It’s so close to an identity, but an abuse of it, and thus infinitely remote
from it. He relates to himself but refuse relationship to the other, the real,
in the pride of his inflated ego.
The self now
becomes an abstraction, unable to love, bereft of boundaries that the other
would provide. It moves into infinite freedom and possibility: the illusion of
Lucifer at the Fall.
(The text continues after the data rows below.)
**src/rtl/alu2_acc.sv**
```systemverilog
// Single-cycle two-operand ALU with a valid/ready handshake and a multi-beat
// accumulate opcode that emits one sum every ACC_LEN accepted ACC beats.
module alu2_acc #(
  parameter int WIDTH   = 32,
  parameter int ACC_LEN = 4
) (
  input  logic             clk,
  input  logic             reset,
  input  logic [4:0]       config_sig,
  input  logic [WIDTH-1:0] in0,
  input  logic [WIDTH-1:0] in1,
  input  logic             in_valid,
  output logic             in_ready,
  output logic [WIDTH-1:0] out0,
  output logic             out_valid,
  input  logic             out_ready
);

  localparam int         SHW      = $clog2(WIDTH);
  localparam logic [4:0] OP_ACC   = 5'd13;
  localparam logic [7:0] LAST_CNT = 8'(ACC_LEN - 1);

  logic [WIDTH-1:0] r_acc;
  logic [7:0]       r_cnt;

  logic             w_accept;
  logic             w_xfer;
  logic             w_acc_last;
  logic [WIDTH-1:0] w_res_p0;
  logic [WIDTH-1:0] w_acc_sum_p0;

  function automatic logic [WIDTH-1:0] alu_op(input logic [4:0]       op,
                                              input logic [WIDTH-1:0] a,
                                              input logic [WIDTH-1:0] b);
    logic signed [WIDTH-1:0] a_s;
    logic signed [WIDTH-1:0] b_s;
    logic [SHW-1:0]          sh;
    a_s    = a;
    b_s    = b;
    sh     = b[SHW-1:0];
    alu_op = '0;
    case (op)
      5'd0:  alu_op = a + b;
      5'd1:  alu_op = a - b;
      5'd2:  alu_op = a * b;
      5'd3:  alu_op = a & b;
      5'd4:  alu_op = a | b;
      5'd5:  alu_op = a ^ b;
      5'd6:  alu_op = a << sh;
      5'd7:  alu_op = a >> sh;
      5'd8:  alu_op = a;
      5'd9:  alu_op = b;
      5'd10: alu_op = a_s >>> sh;
      5'd11: alu_op = (a_s < b_s) ? WIDTH'(1) : '0;
      5'd12: alu_op = (a == b) ? WIDTH'(1) : '0;
      default: alu_op = '0;
    endcase
  endfunction

  assign in_ready     = !out_valid || out_ready;
  assign w_accept     = in_valid && in_ready;
  assign w_xfer       = out_valid && out_ready;
  assign w_acc_last   = (r_cnt == LAST_CNT);
  assign w_res_p0     = alu_op(config_sig, in0, in1);
  assign w_acc_sum_p0 = r_acc + in0;

  // Stage p0 -> output register: r_cnt == 0 is IDLE, anything else is ACCUM.
  always_ff @(posedge clk) begin
    if (reset) begin
      out0      <= '0;
      out_valid <= 1'b0;
      r_acc     <= '0;
      r_cnt     <= '0;
    end else if (w_accept) begin
      if (config_sig == OP_ACC && !w_acc_last) begin
        r_acc <= w_acc_sum_p0;
        r_cnt <= r_cnt + 8'd1;
        if (w_xfer) out_valid <= 1'b0;
      end else begin
        // Final ACC beat or any other opcode: emit and drop any partial sum.
        out0      <= (config_sig == OP_ACC) ? w_acc_sum_p0 : w_res_p0;
        out_valid <= 1'b1;
        r_acc     <= '0;
        r_cnt     <= '0;
      end
    end else if (w_xfer) begin
      out_valid <= 1'b0;
    end
  end

endmodule

```
<file path="config.mk">
export PLATFORM = sky130hd
export DESIGN_NAME = pipeline_hazard_ctrl
export DESIGN_NICKNAME = d
export VERILOG_FILES = /design/src/rtl/hazard_pkg.sv /design/src/rtl/hazard_perf_counters.sv /design/src/rtl/pipeline_hazard_ctrl.sv
export SDC_FILE = /design/constraint.sdc
export NUM_CORES = 1
export LEC_CHECK = 0
export ABC_AREA = 1
export BUFFER_PORTS_ARGS = -buffer_cell sky130_fd_sc_hd__clkbuf_2
export CAP_MARGIN = 10
export CORE_UTILIZATION = 47
export DETAILED_ROUTE_END_ITERATION = 6
export PLACE_DENSITY = 0.8
export SLEW_MARGIN = 40
export SYNTH_ARGS = -nofsm -noshare
export SYNTH_HDL_FRONTEND = slang
export SYNTH_SLANG_ARGS = --single-unit
export TNS_END_PERCENT = 10
</file>
<file path="constraint.sdc">
create_clock -name clk -period 2.9 [get_ports clk]
set_input_delay 0.29 -clock clk [delete_from_list [all_inputs] [get_ports clk]]
set_output_delay 0.29 -clock clk [all_outputs]
set_load 0.02 [all_outputs]
</file>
The arrogance is devilish, the consequent charisma
seductive!
Kierkegaard
adds:
He is not
willing to attire himself in himself, nor to see his task in the self given
him; by the aid of being the infinite form he wills to construct it himself”. (6)
Although searching for
significance, despite his ‘magnificence’, and because of his detachment, he is
fundamentally lacking seriousness, since meaning, seriousness, is dependent on
a context, a form of life that makes sense of action, and must in large part be
other than one’s self.
Since all is
possible for this self, nothing is possible, for:
…just at the
instant when it seems to be nearest to having the fabric finished it can
arbitrarily resolve the whole thing into nothing. (7)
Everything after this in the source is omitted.